**** Task data ****

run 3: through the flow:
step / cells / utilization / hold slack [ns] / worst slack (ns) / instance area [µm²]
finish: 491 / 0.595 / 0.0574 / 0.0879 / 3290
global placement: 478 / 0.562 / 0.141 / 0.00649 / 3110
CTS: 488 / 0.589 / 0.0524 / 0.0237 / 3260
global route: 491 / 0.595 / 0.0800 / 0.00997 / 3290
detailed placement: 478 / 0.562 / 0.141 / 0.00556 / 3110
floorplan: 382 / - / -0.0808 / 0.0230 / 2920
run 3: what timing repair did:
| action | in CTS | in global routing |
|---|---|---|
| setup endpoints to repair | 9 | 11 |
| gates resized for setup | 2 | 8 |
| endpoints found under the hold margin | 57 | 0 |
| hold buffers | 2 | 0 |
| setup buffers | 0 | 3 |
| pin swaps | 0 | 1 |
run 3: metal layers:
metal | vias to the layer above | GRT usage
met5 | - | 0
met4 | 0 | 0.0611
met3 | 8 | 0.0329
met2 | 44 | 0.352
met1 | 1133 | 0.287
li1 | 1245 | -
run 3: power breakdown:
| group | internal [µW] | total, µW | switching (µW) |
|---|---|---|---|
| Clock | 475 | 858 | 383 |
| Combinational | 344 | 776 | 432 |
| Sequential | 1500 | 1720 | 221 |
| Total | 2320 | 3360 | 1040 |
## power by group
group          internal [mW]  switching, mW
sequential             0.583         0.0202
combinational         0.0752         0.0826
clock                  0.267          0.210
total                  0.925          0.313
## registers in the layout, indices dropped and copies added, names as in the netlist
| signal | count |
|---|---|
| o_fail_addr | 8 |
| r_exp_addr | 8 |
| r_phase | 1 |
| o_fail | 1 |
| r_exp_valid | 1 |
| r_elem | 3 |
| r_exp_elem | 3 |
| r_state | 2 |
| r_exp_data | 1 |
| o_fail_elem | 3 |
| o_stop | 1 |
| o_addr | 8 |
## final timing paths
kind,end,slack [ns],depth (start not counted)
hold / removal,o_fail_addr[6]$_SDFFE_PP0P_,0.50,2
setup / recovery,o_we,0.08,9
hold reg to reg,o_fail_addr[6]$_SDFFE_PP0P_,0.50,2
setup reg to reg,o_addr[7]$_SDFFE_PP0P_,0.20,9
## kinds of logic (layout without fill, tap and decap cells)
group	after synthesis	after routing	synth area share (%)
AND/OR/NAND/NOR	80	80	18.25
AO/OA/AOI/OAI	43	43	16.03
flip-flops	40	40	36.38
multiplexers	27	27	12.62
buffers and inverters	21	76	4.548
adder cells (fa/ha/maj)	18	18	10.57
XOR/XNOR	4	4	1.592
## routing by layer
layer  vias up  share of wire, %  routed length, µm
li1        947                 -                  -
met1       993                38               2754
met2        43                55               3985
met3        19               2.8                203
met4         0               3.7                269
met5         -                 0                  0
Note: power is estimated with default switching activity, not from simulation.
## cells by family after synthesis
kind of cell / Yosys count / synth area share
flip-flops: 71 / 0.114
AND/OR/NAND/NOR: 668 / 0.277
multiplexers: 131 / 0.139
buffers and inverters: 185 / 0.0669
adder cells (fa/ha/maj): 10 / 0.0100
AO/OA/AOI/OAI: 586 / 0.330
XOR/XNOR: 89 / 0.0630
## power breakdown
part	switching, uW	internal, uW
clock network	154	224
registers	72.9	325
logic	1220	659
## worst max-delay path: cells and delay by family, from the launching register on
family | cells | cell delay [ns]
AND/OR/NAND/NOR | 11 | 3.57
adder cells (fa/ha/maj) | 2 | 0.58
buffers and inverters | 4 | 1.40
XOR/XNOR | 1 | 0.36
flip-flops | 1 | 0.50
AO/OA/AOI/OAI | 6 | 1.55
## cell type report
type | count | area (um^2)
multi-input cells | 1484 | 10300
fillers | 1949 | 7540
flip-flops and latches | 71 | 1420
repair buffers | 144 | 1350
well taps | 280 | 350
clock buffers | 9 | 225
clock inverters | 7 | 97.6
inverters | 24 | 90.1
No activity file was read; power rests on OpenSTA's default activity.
$ cat src/rtl/hex_to_ascii.sv
// hex_to_ascii: maps a 4-bit nibble to its lowercase ASCII hex digit
// ports: nibble (in, 4) value 0..15; ascii (out, 8) '0'..'9' or 'a'..'f'
module hex_to_ascii (
    input  logic [3:0] nibble,
    output logic [7:0] ascii
);
    // 8'h57 + 10 lands on 'a'
    assign ascii = (nibble < 4'd10) ? 8'h30 + {4'h0, nibble} : 8'h57 + {4'h0, nibble};
endmodule

$ cat src/rtl/syscall_console.sv
// syscall_console: console/exit service unit driven by syscall with v0/a0 register taps
// ports: clk, reset (sync, active-high); syscall, v0 (service code), a0 (argument) from the core;
//        stall, halt, err_unsupported to the core; tx_data/tx_valid/tx_ready byte stream to the sink
module syscall_console
    import syscall_pkg::*;
#(
    parameter bit NEWLINE_EN = 1'b1
) (
    input  logic        clk,
    input  logic        reset,
    input  logic        syscall,
    input  logic [31:0] v0,
    input  logic [31:0] a0,
    output logic        stall,
    output logic        halt,
    output logic        err_unsupported,
    output logic [7:0]  tx_data,
    output logic        tx_valid,
    input  logic        tx_ready
);
    state_t      state;
    logic [31:0] arg;
    logic [3:0]  cnt;
    logic [3:0]  code;
    logic        is_int, is_char, is_exit, known, last, fire;
    logic [7:0]  hex, cur;

    assign is_int  = v0 == SYS_PRINT_INT;
    assign is_char = v0 == SYS_PRINT_CHAR;
    assign is_exit = v0 == SYS_EXIT;
    assign known   = is_int || is_char || is_exit;

    // counter 0 selects arg[31:28], counter 7 selects arg[3:0]
    hex_to_ascii u_hex (
        .nibble(arg[{~cnt[2:0], 2'b00} +: 4]),
        .ascii (hex)
    );

    assign last    = (code == SYS_PRINT_CHAR[3:0]) ? cnt == 4'd0 : cnt == (NEWLINE_EN ? 4'd8 : 4'd7);
    assign cur     = (code == SYS_PRINT_CHAR[3:0]) ? arg[7:0] : (cnt[3] ? ASCII_NL : hex);
    assign tx_data = tx_valid ? cur : 8'h00;
    assign fire    = tx_valid && tx_ready && last;
    assign stall   = (state == IDLE && syscall && known) || (state == SEND && !fire) || state == HALTED;

    always_ff @(posedge clk) begin
        if (reset) begin
            state           <= IDLE;
            arg             <= 32'h0;
            cnt             <= 4'h0;
            code            <= 4'h0;
            tx_valid        <= 1'b0;
            halt            <= 1'b0;
            err_unsupported <= 1'b0;
        end else begin
            err_unsupported <= state == IDLE && syscall && !known;
            case (state)
                IDLE: begin
                    if (syscall && (is_int || is_char)) begin
                        arg      <= a0;
                        cnt      <= 4'h0;
                        code     <= v0[3:0];
                        tx_valid <= 1'b1;
                        state    <= SEND;
                    end else if (syscall && is_exit) begin
                        halt  <= 1'b1;
                        state <= HALTED;
                    end
                end
                SEND: begin
                    if (tx_valid && tx_ready) begin
                        if (last) begin
                            tx_valid <= 1'b0;
                            state    <= IDLE;
                        end else begin
                            cnt <= cnt + 4'd1;
                        end
                    end
                end
                HALTED: begin
                end
                default: state <= IDLE;
            endcase
        end
    end
endmodule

****

_Exercise aim:_
Determine how many lines above hold the word "NAND", then give only that number.

_Solution:_
3